**WORK INSTRUCTIONS**
All lines of the listing that contain "left" should be shown in full.
═══ STORED DATA
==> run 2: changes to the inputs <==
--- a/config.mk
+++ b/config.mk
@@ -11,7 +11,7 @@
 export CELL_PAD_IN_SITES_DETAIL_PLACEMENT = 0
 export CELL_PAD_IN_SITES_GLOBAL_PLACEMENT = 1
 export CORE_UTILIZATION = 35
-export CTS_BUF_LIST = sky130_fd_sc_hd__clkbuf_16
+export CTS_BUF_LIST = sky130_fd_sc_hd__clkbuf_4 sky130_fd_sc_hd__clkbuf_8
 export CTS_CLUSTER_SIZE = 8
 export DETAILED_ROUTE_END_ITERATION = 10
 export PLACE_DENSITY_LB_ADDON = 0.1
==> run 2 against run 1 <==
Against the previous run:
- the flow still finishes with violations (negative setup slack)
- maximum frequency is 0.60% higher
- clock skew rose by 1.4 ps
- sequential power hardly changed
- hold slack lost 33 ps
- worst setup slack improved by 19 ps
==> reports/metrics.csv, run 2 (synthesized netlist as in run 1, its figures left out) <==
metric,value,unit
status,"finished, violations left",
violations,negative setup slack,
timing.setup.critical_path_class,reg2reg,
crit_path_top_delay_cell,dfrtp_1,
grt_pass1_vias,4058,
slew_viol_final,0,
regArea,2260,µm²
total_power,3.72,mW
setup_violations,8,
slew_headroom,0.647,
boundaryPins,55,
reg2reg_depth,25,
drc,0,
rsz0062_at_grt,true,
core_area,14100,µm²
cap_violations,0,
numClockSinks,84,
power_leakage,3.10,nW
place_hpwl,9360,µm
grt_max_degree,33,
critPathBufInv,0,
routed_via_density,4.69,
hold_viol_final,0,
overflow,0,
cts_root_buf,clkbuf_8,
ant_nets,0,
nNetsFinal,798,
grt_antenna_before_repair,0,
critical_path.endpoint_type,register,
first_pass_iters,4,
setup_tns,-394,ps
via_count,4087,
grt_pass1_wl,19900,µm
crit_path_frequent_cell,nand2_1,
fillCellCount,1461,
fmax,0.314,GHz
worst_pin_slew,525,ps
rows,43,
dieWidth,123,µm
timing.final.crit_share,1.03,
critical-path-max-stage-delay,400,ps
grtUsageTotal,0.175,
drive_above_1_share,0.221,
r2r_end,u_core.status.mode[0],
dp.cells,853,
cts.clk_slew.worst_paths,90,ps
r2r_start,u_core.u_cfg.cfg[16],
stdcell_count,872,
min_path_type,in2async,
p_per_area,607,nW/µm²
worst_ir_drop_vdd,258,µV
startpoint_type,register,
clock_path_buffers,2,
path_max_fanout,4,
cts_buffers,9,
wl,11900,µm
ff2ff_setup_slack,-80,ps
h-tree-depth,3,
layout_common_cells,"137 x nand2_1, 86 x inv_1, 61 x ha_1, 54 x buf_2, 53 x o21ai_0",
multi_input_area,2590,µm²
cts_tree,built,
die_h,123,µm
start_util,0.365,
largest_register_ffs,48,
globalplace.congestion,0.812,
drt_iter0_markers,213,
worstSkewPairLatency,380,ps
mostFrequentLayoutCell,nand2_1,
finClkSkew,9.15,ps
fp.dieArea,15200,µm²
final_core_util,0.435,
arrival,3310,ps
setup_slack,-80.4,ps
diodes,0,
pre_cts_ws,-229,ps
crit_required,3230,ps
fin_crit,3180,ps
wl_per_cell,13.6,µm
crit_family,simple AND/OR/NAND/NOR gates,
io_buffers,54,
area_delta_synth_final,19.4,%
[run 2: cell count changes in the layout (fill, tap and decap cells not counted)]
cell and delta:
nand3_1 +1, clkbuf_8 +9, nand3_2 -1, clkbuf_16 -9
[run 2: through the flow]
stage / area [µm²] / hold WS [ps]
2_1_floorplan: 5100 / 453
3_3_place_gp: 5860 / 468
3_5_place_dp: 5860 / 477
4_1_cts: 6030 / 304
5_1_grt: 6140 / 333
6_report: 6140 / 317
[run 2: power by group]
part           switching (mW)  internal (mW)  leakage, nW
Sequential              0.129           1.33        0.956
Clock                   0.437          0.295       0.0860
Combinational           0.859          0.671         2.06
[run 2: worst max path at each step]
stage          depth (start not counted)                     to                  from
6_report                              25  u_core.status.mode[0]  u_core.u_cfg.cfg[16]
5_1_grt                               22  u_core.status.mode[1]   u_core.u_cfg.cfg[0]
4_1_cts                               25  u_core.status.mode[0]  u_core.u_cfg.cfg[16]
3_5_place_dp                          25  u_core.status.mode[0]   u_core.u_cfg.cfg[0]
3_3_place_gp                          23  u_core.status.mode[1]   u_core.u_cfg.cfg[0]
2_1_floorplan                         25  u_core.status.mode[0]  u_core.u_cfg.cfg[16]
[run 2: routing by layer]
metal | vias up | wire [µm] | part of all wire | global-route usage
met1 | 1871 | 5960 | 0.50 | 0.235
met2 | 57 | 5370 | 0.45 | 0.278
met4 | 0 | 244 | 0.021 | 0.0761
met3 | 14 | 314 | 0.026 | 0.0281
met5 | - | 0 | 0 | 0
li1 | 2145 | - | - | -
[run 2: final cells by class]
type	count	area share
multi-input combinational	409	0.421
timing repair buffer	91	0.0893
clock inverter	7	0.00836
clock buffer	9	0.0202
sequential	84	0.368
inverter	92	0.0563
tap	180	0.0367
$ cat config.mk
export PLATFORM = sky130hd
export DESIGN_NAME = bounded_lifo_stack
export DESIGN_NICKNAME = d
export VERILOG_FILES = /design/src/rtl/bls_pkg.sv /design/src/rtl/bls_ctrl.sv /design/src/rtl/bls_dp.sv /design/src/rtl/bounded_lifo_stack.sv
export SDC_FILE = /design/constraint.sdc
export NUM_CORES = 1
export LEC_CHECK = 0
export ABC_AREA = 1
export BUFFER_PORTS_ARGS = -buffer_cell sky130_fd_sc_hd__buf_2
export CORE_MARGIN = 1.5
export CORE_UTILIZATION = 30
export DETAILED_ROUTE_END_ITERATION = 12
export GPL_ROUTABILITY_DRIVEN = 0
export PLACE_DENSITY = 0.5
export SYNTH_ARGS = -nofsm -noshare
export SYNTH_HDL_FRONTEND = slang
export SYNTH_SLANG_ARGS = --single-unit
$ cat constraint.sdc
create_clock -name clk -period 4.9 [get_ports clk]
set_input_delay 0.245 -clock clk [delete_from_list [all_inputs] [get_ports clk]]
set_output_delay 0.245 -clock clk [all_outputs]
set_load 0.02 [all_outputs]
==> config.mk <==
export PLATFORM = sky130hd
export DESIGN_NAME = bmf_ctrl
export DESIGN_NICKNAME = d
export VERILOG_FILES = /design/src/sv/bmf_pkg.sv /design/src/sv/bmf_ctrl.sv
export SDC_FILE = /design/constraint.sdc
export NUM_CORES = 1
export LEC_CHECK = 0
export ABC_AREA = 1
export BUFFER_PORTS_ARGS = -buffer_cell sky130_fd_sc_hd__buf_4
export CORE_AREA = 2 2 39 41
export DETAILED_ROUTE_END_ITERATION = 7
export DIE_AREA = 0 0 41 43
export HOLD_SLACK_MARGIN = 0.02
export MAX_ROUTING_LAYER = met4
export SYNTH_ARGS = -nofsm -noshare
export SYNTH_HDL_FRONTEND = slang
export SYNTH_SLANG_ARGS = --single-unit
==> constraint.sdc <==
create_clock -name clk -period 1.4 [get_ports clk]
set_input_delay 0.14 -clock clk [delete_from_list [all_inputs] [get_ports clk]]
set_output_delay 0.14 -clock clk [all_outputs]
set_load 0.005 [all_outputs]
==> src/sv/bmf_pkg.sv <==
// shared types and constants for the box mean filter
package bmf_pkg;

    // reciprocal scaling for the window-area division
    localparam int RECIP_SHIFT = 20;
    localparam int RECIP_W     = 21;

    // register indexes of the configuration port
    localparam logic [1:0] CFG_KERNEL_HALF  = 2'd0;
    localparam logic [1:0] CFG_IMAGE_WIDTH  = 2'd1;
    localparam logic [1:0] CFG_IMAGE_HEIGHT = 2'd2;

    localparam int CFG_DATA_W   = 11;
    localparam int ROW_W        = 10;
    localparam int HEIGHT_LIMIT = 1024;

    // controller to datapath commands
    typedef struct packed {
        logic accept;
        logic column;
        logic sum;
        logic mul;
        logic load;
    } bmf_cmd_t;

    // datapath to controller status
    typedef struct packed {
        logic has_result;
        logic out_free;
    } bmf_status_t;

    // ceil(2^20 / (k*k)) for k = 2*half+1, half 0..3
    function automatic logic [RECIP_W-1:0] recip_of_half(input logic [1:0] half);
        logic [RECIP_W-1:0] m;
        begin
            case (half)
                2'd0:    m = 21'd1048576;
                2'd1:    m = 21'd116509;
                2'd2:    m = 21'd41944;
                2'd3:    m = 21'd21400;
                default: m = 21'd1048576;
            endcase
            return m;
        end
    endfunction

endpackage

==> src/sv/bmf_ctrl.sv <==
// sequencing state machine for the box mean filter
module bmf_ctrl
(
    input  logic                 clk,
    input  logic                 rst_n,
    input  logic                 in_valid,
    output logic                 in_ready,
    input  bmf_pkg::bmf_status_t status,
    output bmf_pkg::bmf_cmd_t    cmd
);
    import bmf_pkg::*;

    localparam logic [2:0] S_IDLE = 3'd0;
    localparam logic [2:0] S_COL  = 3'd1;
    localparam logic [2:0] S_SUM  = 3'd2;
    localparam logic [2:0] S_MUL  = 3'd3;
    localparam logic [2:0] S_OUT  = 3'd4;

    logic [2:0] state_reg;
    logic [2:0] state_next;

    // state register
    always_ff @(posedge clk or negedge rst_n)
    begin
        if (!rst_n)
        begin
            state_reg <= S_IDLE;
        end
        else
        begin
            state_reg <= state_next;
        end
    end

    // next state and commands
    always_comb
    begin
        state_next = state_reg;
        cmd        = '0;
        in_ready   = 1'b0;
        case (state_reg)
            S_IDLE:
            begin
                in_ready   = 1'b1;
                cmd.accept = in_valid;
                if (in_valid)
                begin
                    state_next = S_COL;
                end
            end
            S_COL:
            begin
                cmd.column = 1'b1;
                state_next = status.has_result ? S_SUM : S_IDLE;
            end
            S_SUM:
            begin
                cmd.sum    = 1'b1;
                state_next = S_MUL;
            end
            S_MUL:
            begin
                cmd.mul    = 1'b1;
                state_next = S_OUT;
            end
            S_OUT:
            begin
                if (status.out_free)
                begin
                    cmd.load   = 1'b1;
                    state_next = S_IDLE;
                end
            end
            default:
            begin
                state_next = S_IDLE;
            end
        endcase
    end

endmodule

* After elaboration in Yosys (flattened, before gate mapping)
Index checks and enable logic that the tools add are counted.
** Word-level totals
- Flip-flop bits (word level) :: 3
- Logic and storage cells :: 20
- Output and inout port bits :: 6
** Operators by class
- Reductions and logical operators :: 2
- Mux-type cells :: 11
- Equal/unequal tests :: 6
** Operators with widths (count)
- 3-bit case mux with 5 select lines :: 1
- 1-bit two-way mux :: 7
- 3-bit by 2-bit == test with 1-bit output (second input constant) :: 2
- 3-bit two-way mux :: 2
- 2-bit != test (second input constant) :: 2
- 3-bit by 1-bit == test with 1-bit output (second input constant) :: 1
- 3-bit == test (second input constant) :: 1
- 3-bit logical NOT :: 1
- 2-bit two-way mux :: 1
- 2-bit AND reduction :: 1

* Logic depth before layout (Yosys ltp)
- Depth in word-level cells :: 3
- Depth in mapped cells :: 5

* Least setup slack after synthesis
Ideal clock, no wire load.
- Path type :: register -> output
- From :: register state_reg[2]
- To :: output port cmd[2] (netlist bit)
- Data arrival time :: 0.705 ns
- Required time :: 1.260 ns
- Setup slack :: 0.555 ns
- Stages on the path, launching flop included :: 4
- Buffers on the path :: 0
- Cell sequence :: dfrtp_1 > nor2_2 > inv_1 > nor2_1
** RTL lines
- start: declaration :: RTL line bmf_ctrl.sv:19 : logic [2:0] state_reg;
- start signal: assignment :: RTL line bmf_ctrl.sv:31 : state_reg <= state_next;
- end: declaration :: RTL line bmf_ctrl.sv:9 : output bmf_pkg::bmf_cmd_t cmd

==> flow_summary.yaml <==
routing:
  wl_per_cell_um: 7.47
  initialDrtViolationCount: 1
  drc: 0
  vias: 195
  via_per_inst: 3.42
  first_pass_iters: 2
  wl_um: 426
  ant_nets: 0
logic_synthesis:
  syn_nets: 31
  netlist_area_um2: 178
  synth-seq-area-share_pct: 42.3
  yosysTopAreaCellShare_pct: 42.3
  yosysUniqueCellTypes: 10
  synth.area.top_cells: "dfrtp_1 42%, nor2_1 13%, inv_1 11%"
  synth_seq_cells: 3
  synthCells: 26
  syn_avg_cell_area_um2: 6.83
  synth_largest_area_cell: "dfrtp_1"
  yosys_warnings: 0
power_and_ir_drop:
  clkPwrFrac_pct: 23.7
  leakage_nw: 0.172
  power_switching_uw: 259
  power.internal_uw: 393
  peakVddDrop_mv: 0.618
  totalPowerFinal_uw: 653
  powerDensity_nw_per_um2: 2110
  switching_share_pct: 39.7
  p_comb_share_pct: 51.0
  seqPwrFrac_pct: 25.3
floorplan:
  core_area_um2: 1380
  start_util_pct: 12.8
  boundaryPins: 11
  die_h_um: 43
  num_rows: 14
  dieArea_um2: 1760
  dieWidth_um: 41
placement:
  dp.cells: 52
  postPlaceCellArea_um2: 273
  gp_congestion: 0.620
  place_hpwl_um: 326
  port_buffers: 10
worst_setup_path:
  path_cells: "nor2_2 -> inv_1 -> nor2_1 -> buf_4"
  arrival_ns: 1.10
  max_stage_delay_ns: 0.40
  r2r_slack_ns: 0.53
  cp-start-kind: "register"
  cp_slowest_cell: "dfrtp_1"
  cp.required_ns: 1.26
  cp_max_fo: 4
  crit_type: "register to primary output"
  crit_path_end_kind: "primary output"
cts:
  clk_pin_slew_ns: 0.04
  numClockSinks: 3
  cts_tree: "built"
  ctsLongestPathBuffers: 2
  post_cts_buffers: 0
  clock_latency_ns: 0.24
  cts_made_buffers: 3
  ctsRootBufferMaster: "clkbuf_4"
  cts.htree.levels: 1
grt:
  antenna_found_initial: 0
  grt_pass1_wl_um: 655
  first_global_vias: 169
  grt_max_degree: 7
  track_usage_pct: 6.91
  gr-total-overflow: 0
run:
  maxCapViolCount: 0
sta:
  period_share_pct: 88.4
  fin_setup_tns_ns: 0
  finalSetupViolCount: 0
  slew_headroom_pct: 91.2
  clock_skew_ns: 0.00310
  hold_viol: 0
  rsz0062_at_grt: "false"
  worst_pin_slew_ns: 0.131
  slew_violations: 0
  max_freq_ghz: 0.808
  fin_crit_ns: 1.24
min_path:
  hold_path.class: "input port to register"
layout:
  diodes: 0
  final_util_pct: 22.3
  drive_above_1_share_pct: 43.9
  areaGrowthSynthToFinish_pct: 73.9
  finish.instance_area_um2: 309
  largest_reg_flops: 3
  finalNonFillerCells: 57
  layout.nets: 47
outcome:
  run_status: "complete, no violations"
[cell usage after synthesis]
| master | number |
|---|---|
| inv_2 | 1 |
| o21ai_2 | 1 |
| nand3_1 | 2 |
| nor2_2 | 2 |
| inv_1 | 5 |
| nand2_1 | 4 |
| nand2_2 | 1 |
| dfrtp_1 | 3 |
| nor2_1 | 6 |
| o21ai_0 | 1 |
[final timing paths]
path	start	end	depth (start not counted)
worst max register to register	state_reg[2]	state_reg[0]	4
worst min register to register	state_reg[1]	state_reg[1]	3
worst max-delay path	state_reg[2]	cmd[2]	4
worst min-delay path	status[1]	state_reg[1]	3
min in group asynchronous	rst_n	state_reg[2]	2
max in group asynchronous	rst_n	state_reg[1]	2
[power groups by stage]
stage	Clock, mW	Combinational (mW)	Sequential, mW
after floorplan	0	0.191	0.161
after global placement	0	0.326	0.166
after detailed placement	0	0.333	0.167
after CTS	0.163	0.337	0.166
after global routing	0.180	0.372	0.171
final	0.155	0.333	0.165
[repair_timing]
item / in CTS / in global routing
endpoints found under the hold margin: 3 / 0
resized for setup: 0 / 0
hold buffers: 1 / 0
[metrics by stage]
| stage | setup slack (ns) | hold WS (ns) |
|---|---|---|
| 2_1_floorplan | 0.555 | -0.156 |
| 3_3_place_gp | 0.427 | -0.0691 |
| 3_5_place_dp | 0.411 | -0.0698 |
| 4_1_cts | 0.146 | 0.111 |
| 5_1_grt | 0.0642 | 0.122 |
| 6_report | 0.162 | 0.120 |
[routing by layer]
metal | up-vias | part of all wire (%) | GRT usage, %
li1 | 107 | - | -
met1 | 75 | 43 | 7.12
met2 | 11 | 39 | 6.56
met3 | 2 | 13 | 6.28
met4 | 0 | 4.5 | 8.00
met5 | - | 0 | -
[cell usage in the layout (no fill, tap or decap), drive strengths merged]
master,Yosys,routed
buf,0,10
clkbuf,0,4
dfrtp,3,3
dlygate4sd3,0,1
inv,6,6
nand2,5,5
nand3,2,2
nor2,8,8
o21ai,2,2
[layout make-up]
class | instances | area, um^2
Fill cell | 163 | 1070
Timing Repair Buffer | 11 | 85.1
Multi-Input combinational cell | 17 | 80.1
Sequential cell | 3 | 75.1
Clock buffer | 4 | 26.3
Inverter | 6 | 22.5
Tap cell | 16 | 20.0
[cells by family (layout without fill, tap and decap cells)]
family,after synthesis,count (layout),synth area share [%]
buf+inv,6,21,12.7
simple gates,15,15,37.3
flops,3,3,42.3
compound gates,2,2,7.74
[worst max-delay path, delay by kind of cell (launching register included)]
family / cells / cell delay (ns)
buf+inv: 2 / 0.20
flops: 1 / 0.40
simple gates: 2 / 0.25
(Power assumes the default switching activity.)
══════
**COMPLETED EXERCISE**
==> reports/metrics.csv, run 2 (synthesized netlist as in run 1, its figures left out) <==
status,"finished, violations left",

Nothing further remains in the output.